Task brief: Using the records below, transcribe word for word the stretch from the line that contains "grt_start_max_net_pins = 56" through the line that contains "global route: 16500 / 1892 / 25700", both end lines included, and nothing else.

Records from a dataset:

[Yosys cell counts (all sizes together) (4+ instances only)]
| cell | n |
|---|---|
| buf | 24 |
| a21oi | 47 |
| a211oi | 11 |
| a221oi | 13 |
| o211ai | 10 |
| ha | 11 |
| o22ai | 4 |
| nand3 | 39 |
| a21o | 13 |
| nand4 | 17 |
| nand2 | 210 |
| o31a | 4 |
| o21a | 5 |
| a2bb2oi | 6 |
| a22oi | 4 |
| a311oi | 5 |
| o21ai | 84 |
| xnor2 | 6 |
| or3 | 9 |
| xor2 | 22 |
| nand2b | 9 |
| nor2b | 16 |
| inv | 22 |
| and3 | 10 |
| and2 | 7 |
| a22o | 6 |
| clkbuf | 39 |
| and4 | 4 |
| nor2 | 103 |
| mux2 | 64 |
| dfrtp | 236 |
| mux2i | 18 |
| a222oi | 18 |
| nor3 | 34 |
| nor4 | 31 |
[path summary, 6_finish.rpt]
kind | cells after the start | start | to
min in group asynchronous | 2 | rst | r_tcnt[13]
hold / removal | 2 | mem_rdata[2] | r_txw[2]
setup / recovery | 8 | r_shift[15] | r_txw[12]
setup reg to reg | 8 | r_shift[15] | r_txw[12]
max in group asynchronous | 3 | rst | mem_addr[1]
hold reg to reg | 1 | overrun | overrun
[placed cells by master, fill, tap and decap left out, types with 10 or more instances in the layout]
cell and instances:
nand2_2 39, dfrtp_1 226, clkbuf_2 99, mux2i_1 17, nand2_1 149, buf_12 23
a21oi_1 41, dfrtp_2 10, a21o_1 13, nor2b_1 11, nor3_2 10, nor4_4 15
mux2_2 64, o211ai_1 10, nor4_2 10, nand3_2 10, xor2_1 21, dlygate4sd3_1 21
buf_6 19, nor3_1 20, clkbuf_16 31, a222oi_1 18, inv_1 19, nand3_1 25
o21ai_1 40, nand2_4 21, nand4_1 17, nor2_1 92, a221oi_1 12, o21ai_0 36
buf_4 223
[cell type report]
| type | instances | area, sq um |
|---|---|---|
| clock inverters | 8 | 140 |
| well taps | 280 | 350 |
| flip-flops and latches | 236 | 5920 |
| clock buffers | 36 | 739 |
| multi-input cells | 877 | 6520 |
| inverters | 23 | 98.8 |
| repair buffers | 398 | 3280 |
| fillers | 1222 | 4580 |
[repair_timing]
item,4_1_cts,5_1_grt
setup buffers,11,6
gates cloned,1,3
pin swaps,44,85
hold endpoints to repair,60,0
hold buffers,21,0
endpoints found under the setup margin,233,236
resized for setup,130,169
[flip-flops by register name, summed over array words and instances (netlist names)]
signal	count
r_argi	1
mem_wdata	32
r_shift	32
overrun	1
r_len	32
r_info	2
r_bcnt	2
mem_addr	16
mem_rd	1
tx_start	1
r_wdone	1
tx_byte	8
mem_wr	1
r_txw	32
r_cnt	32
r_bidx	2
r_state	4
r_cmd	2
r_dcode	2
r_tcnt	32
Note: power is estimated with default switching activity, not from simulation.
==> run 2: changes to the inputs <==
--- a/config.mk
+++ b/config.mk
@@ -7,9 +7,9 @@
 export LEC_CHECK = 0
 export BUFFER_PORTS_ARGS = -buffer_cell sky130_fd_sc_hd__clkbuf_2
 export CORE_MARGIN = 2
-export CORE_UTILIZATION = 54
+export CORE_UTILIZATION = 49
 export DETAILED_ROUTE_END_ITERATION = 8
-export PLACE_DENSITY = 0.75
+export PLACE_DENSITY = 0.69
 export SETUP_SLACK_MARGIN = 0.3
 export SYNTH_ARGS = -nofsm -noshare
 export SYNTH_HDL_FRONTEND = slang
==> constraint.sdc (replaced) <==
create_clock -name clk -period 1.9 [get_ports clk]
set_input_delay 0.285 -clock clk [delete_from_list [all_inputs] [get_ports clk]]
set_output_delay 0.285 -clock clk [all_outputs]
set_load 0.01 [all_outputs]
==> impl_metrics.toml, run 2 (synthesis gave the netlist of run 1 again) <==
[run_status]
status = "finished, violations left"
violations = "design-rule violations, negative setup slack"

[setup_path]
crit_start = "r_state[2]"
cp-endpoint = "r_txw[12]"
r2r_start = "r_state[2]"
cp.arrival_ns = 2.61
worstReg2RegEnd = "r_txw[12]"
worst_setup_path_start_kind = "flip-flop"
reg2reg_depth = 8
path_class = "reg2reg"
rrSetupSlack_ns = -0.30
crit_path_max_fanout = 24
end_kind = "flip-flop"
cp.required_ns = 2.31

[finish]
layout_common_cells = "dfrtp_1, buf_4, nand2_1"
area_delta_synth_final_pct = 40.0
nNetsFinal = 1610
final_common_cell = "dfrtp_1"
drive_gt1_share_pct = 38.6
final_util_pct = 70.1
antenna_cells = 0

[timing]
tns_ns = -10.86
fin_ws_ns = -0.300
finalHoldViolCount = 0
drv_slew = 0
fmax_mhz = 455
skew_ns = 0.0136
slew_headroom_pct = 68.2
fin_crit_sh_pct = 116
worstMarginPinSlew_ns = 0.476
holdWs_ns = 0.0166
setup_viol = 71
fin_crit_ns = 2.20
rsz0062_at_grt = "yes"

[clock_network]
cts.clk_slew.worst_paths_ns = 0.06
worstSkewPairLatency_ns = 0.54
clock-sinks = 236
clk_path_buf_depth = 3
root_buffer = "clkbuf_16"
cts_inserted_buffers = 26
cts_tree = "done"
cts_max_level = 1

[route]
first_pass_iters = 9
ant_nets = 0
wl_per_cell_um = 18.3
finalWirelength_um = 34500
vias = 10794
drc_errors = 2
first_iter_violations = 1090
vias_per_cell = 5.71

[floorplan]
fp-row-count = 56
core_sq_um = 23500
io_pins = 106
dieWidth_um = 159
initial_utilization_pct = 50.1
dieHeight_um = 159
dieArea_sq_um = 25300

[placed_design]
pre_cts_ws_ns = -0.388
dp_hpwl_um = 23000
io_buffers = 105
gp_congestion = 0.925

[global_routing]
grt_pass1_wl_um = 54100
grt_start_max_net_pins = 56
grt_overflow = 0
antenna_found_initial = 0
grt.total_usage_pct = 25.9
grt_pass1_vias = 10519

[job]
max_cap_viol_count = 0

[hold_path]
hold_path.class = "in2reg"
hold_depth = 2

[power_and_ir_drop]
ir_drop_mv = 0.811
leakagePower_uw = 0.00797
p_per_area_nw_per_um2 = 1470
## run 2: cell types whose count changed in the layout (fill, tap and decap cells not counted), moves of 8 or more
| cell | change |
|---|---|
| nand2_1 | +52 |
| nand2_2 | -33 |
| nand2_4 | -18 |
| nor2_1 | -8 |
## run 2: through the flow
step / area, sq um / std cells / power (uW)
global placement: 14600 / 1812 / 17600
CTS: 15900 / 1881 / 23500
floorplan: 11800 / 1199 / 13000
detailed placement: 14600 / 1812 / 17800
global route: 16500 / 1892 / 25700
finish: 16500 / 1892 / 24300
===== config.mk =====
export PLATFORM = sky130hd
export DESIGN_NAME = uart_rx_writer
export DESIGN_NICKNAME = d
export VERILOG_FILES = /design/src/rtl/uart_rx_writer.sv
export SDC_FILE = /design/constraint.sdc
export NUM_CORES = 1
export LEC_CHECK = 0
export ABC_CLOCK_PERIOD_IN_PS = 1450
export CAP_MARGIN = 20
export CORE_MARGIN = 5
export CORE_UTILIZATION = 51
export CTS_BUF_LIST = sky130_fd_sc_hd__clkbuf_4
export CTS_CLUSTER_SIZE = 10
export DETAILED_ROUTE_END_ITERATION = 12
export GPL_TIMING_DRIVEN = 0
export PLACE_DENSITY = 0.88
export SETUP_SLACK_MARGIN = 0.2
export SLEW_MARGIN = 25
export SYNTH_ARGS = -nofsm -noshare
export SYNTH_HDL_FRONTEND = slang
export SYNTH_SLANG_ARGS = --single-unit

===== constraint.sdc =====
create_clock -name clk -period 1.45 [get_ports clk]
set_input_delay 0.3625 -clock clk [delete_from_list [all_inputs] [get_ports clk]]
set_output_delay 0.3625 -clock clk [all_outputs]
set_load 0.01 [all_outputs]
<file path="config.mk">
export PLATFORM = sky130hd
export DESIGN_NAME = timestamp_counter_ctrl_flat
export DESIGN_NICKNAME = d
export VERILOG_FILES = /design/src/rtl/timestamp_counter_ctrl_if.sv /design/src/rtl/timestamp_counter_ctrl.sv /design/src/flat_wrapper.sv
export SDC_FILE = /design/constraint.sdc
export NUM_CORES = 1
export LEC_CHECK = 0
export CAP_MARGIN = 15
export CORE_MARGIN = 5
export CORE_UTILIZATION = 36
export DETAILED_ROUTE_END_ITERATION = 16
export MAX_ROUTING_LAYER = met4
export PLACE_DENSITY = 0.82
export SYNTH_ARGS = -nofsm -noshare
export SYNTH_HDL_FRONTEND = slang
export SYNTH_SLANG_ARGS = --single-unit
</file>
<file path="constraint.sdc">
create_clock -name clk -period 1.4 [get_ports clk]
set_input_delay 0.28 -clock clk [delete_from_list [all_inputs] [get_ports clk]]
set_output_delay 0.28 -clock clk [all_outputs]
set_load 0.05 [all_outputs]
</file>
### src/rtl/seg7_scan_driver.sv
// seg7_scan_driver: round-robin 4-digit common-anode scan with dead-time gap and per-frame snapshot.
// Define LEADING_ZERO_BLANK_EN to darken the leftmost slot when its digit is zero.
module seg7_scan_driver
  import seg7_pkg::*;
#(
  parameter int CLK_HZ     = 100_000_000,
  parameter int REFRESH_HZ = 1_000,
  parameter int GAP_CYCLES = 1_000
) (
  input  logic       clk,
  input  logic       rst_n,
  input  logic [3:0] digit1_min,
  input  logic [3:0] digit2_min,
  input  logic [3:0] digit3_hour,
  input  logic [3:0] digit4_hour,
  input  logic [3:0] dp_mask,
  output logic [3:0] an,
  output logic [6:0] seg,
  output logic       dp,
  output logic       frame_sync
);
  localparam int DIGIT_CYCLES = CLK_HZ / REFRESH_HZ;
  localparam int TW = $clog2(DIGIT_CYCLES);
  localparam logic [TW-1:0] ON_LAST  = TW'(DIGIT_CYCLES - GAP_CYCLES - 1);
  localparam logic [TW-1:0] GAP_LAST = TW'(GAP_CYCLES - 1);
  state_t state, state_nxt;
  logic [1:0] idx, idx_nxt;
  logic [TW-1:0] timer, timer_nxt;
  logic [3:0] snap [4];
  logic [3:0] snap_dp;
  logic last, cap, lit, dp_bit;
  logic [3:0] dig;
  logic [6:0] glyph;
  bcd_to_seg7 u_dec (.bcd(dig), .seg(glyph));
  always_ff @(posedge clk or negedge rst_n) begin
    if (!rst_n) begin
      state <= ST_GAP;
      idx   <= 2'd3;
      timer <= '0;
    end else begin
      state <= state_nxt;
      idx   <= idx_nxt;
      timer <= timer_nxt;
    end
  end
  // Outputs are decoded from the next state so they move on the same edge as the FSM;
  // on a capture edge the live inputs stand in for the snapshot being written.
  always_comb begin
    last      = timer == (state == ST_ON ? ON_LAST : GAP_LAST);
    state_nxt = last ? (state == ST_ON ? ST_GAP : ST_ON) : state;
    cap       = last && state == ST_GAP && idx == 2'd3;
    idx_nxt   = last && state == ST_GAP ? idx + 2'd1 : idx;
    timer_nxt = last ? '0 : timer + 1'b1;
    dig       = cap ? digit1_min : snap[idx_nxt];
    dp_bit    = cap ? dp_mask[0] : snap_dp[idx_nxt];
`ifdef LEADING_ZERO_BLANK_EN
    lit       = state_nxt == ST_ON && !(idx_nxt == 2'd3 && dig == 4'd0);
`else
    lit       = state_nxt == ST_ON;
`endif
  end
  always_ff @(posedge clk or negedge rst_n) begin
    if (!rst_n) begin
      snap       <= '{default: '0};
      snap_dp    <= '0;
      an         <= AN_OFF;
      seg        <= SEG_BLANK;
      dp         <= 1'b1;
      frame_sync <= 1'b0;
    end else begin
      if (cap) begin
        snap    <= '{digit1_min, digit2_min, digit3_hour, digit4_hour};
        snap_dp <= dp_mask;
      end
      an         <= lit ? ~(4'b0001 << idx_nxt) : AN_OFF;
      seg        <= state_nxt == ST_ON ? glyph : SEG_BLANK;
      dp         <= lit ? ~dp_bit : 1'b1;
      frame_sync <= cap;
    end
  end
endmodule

Answer to the problem:
grt_start_max_net_pins = 56
grt_overflow = 0
antenna_found_initial = 0
grt.total_usage_pct = 25.9
grt_pass1_vias = 10519

[job]
max_cap_viol_count = 0

[hold_path]
hold_path.class = "in2reg"
hold_depth = 2

[power_and_ir_drop]
ir_drop_mv = 0.811
leakagePower_uw = 0.00797
p_per_area_nw_per_um2 = 1470
## run 2: cell types whose count changed in the layout (fill, tap and decap cells not counted), moves of 8 or more
| cell | change |
|---|---|
| nand2_1 | +52 |
| nand2_2 | -33 |
| nand2_4 | -18 |
| nor2_1 | -8 |
## run 2: through the flow
step / area, sq um / std cells / power (uW)
global placement: 14600 / 1812 / 17600
CTS: 15900 / 1881 / 23500
floorplan: 11800 / 1199 / 13000
detailed placement: 14600 / 1812 / 17800
global route: 16500 / 1892 / 25700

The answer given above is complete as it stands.